→ TASK ITEM: Return all lines from the listing below in which the string "dout" occurs.

→ GIVEN DATA:
*** Block opens ***
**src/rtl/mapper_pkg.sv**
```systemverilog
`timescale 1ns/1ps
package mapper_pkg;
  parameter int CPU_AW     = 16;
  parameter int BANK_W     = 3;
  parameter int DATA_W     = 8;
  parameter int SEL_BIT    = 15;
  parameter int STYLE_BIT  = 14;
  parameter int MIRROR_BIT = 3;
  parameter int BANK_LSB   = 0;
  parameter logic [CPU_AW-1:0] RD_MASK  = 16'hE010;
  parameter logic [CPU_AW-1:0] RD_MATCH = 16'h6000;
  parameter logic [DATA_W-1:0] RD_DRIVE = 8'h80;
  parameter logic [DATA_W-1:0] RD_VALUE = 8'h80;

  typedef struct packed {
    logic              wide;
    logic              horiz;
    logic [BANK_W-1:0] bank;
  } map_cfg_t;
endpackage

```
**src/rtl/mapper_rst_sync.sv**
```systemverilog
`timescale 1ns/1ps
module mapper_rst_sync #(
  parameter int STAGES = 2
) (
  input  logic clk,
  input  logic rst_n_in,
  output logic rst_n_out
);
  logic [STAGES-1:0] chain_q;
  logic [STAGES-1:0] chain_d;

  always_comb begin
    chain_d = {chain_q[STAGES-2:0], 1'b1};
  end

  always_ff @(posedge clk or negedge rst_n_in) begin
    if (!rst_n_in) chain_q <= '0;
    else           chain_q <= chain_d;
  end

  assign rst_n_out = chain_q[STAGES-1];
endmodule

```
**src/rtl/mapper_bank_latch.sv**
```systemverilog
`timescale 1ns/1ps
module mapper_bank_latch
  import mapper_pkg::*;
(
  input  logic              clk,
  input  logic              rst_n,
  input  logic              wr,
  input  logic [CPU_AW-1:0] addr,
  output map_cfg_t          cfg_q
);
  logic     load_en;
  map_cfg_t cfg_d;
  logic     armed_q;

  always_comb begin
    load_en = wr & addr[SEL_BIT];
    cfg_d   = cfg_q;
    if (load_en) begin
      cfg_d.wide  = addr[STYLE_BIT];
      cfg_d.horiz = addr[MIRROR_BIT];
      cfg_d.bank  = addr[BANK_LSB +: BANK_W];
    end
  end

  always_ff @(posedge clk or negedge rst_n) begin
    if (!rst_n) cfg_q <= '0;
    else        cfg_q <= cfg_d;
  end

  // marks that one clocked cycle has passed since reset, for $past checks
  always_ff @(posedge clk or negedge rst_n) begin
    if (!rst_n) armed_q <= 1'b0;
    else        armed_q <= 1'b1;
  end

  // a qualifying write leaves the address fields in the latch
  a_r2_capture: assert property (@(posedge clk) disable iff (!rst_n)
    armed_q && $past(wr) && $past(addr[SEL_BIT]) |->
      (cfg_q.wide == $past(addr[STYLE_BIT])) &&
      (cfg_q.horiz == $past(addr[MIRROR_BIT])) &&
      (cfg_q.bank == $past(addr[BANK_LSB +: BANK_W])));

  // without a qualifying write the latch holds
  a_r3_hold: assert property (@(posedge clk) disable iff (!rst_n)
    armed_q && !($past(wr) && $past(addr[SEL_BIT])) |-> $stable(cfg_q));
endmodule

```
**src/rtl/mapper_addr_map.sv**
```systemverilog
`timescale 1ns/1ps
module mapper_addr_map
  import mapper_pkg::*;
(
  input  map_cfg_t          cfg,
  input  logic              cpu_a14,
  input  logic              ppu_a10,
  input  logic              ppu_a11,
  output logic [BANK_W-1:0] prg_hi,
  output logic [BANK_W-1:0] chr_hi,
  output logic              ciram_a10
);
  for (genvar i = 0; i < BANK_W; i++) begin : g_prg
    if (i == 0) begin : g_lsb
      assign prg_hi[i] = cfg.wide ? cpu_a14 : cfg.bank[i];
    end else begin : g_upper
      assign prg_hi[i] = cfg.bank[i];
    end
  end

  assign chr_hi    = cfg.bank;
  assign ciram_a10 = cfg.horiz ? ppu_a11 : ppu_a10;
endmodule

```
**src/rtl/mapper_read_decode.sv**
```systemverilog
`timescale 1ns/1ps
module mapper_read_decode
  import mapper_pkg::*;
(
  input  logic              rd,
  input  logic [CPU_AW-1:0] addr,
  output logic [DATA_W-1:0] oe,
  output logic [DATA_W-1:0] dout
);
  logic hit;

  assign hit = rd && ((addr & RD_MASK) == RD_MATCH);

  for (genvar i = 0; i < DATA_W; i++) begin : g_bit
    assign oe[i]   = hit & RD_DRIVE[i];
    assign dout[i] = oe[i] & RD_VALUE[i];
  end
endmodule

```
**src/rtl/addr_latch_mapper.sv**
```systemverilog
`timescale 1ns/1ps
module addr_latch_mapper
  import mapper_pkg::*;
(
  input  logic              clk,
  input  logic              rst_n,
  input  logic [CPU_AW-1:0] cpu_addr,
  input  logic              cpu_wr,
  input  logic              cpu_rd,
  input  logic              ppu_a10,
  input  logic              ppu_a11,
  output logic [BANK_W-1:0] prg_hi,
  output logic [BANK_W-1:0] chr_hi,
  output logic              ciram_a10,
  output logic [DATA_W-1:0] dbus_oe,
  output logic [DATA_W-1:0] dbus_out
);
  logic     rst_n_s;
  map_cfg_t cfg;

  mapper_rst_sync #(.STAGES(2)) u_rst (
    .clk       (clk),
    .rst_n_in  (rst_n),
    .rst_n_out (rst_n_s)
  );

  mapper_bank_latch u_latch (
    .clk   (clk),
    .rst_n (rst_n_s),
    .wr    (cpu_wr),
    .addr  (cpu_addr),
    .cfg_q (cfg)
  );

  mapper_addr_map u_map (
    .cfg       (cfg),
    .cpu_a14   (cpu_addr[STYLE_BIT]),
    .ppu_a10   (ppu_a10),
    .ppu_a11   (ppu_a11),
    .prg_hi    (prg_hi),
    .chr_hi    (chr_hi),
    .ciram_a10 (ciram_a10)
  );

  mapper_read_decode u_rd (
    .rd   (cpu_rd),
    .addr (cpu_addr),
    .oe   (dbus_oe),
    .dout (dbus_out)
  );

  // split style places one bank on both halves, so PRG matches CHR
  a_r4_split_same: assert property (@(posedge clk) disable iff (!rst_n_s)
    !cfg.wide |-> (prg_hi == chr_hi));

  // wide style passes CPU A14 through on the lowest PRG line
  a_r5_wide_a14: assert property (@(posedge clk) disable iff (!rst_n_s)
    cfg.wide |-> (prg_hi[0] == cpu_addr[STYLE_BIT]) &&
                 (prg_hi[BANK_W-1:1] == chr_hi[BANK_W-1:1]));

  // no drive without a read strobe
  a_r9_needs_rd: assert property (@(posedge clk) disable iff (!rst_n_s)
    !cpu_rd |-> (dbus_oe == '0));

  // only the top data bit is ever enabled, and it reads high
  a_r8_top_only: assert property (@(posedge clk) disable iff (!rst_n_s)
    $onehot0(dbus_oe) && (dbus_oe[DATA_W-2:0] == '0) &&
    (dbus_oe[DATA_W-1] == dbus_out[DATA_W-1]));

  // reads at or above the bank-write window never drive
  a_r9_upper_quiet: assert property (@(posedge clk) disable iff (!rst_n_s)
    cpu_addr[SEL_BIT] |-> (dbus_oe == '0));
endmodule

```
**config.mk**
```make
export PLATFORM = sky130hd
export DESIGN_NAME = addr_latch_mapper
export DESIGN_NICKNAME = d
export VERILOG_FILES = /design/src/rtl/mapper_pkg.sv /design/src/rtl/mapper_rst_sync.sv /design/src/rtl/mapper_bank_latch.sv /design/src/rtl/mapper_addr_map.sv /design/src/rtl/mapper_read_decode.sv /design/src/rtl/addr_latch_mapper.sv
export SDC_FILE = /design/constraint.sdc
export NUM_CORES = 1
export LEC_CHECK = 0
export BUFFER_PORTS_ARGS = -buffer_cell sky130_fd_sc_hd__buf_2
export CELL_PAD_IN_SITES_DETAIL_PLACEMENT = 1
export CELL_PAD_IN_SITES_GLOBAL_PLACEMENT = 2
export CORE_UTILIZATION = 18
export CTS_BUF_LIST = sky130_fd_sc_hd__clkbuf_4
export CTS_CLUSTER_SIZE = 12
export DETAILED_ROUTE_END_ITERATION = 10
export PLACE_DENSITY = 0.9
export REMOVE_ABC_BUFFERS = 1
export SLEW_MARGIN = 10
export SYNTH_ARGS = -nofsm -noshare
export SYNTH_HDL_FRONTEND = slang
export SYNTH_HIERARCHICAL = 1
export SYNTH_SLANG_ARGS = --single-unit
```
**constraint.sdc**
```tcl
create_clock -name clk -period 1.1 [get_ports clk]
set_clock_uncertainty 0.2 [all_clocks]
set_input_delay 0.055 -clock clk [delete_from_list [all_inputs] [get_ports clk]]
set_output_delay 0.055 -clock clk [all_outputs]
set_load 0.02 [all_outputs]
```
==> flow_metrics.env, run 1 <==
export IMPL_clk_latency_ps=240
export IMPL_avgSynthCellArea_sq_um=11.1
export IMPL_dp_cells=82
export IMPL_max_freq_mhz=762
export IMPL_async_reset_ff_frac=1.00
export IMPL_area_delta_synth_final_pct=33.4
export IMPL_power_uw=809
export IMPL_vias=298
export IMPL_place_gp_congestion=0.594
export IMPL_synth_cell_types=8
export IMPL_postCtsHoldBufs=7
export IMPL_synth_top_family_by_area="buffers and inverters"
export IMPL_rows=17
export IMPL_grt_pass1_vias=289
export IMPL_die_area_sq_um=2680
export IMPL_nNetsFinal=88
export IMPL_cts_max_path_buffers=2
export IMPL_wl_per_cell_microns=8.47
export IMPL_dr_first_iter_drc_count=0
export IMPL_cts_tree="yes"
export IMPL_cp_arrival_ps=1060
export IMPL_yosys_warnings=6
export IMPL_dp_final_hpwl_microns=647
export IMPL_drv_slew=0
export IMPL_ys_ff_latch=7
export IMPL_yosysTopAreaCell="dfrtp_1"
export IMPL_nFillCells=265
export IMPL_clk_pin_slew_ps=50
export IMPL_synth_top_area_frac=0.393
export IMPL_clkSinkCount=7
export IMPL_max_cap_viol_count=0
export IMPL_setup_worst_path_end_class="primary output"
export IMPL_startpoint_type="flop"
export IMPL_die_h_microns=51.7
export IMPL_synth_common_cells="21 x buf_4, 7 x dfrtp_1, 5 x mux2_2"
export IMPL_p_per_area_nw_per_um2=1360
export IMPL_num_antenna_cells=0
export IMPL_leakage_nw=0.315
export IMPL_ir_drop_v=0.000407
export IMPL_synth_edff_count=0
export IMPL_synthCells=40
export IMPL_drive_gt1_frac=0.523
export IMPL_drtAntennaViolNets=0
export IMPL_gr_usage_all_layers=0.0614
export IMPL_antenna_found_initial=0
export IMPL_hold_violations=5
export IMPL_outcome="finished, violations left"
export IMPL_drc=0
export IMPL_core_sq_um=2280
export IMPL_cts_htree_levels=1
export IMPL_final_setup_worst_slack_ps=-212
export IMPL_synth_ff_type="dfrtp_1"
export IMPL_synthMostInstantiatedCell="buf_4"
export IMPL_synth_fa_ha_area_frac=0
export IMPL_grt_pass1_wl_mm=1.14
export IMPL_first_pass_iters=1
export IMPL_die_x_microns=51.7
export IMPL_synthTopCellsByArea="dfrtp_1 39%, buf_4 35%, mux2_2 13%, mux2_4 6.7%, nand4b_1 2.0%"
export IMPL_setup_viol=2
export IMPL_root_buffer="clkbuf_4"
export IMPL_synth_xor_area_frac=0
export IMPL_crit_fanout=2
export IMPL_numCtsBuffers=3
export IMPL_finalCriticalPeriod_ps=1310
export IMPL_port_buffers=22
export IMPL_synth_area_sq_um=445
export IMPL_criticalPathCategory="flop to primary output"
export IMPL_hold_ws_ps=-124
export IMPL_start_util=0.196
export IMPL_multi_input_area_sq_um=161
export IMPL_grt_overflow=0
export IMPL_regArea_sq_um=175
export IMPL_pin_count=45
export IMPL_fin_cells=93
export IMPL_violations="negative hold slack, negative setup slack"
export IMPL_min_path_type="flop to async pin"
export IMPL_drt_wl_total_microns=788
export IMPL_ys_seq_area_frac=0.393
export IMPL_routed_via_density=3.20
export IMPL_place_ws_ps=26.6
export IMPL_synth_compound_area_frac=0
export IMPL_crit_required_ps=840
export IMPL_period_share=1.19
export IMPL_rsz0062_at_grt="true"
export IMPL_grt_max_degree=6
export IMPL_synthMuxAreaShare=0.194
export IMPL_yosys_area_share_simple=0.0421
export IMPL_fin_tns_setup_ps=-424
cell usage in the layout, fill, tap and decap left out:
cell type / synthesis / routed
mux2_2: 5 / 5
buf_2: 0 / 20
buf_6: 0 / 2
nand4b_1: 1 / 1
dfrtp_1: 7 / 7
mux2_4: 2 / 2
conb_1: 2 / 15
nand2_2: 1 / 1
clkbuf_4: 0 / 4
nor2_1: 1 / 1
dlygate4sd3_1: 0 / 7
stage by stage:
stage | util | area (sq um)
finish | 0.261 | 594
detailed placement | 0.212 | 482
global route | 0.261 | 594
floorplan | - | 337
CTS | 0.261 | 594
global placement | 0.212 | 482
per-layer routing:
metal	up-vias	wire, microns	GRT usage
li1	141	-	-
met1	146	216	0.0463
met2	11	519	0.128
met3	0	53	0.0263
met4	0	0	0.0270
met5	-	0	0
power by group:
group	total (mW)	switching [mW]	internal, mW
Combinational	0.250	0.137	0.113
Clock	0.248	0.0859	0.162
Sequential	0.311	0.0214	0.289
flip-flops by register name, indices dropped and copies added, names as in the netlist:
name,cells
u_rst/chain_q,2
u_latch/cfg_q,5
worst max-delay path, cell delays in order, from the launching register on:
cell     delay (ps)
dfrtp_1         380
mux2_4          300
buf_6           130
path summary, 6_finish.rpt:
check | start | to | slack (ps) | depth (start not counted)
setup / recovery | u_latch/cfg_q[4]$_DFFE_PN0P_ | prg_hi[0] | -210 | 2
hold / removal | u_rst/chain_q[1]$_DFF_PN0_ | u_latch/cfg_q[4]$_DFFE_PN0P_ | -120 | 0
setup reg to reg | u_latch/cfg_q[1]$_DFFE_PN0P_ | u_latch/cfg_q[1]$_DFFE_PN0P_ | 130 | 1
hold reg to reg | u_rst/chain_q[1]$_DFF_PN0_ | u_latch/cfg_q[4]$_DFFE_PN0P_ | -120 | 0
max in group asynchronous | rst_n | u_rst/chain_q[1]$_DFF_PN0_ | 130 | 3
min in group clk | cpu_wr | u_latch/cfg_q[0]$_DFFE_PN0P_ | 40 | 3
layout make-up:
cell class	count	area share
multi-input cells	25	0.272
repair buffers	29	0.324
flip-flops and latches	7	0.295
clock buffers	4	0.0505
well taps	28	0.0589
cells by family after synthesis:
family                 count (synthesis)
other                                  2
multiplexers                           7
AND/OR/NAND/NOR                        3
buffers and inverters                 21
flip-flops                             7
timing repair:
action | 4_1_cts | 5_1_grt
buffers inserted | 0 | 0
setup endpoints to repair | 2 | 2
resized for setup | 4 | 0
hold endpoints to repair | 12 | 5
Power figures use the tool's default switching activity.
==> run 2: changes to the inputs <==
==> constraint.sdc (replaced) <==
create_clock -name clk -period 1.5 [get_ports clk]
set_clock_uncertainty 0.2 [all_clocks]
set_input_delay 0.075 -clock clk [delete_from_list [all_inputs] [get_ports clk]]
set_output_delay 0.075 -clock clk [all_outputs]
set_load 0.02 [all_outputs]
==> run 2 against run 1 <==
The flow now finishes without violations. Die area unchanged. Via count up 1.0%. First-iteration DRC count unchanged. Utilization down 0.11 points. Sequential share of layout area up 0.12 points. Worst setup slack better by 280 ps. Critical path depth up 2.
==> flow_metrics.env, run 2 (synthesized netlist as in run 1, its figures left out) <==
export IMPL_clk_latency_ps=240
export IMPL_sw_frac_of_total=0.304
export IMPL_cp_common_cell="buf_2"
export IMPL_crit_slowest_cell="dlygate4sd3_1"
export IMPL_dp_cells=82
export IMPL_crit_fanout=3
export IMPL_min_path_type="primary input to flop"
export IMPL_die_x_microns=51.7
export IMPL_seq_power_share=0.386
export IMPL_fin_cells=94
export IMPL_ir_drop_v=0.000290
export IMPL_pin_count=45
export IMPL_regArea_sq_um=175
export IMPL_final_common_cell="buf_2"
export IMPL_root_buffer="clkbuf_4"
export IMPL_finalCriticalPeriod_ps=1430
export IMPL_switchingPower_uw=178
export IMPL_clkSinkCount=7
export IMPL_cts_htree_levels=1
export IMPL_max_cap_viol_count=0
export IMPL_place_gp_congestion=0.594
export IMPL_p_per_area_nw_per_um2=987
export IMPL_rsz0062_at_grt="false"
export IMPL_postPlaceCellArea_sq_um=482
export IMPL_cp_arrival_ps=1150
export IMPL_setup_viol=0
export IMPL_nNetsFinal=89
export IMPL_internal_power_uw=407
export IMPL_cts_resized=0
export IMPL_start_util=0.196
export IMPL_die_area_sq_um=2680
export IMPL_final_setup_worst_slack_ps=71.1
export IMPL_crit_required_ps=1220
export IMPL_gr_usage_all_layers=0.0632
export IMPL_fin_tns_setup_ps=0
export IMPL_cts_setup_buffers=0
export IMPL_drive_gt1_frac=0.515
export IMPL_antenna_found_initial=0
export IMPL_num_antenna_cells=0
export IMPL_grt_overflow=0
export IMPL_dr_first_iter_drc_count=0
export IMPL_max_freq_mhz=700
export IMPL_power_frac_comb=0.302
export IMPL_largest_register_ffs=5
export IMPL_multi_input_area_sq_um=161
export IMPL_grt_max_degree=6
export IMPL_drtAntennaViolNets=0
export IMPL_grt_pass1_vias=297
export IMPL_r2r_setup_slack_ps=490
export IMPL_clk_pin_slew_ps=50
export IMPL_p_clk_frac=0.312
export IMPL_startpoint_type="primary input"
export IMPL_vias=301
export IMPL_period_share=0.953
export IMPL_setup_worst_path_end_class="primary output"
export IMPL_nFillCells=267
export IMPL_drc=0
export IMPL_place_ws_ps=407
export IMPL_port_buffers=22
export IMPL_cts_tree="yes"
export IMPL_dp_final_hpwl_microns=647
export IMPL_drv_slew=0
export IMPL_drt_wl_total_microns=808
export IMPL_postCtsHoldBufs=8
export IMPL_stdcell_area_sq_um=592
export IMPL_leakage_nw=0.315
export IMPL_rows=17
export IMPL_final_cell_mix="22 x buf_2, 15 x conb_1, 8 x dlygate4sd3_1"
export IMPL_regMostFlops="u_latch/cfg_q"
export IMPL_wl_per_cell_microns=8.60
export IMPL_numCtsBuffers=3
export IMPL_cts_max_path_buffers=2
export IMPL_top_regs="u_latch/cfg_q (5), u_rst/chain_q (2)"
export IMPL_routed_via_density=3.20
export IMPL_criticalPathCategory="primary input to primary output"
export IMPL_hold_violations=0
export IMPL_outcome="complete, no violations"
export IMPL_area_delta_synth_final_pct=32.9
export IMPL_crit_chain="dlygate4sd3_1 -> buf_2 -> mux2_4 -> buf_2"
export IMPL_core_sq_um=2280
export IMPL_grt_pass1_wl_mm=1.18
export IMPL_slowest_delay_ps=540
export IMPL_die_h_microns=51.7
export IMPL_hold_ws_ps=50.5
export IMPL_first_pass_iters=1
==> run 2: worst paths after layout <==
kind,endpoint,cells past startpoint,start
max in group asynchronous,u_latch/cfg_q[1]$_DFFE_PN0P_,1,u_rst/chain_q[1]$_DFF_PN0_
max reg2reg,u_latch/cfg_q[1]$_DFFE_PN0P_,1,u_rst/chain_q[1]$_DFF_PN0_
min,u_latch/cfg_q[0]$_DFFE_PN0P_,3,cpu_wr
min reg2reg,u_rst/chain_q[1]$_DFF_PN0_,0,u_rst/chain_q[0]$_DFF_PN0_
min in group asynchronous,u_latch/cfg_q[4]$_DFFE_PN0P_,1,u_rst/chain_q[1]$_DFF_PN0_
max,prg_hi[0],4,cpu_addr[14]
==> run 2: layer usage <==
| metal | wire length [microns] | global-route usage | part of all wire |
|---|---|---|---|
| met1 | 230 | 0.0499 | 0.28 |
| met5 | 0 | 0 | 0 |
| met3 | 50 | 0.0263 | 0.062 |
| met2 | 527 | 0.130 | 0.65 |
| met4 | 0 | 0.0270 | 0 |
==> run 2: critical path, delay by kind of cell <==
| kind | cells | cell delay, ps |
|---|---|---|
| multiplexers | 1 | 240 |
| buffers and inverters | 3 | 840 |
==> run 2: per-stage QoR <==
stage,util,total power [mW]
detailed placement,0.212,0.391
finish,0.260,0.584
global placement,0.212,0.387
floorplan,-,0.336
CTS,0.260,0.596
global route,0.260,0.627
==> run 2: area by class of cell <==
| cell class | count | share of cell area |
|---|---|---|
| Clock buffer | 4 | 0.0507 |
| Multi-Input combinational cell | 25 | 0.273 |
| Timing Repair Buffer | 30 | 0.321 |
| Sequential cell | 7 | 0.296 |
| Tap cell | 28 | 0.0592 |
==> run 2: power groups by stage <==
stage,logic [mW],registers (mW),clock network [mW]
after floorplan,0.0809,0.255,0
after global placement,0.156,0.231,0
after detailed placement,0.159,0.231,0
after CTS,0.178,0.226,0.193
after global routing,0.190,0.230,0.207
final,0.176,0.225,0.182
*** Block closes ***
→ REPLY:
  output logic [DATA_W-1:0] dout
    assign dout[i] = oe[i] & RD_VALUE[i];
    .dout (dbus_out)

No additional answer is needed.